Every entry must appear in the output exactly as it does here.

Collected data:
☆ ☆ ☆ ☆ ☆
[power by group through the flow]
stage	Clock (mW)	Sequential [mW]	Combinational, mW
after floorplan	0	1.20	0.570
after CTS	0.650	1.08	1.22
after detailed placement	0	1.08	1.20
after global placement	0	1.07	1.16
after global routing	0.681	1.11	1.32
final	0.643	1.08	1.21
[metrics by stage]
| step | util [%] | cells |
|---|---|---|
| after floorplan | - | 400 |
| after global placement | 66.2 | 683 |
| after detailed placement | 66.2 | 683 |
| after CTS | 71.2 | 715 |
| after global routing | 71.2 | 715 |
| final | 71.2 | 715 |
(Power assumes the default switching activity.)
☆ ☆ ☆ ☆ ☆
Task answer |
[power by group through the flow]
stage	Clock (mW)	Sequential [mW]	Combinational, mW
after floorplan	0	1.20	0.570
after CTS	0.650	1.08	1.22
after detailed placement	0	1.08	1.20
after global placement	0	1.07	1.16
after global routing	0.681	1.11	1.32
final	0.643	1.08	1.21
[metrics by stage]
| step | util [%] | cells |
|---|---|---|
| after floorplan | - | 400 |
| after global placement | 66.2 | 683 |
| after detailed placement | 66.2 | 683 |
| after CTS | 71.2 | 715 |
| after global routing | 71.2 | 715 |
| final | 71.2 | 715 |
(Power assumes the default switching activity.)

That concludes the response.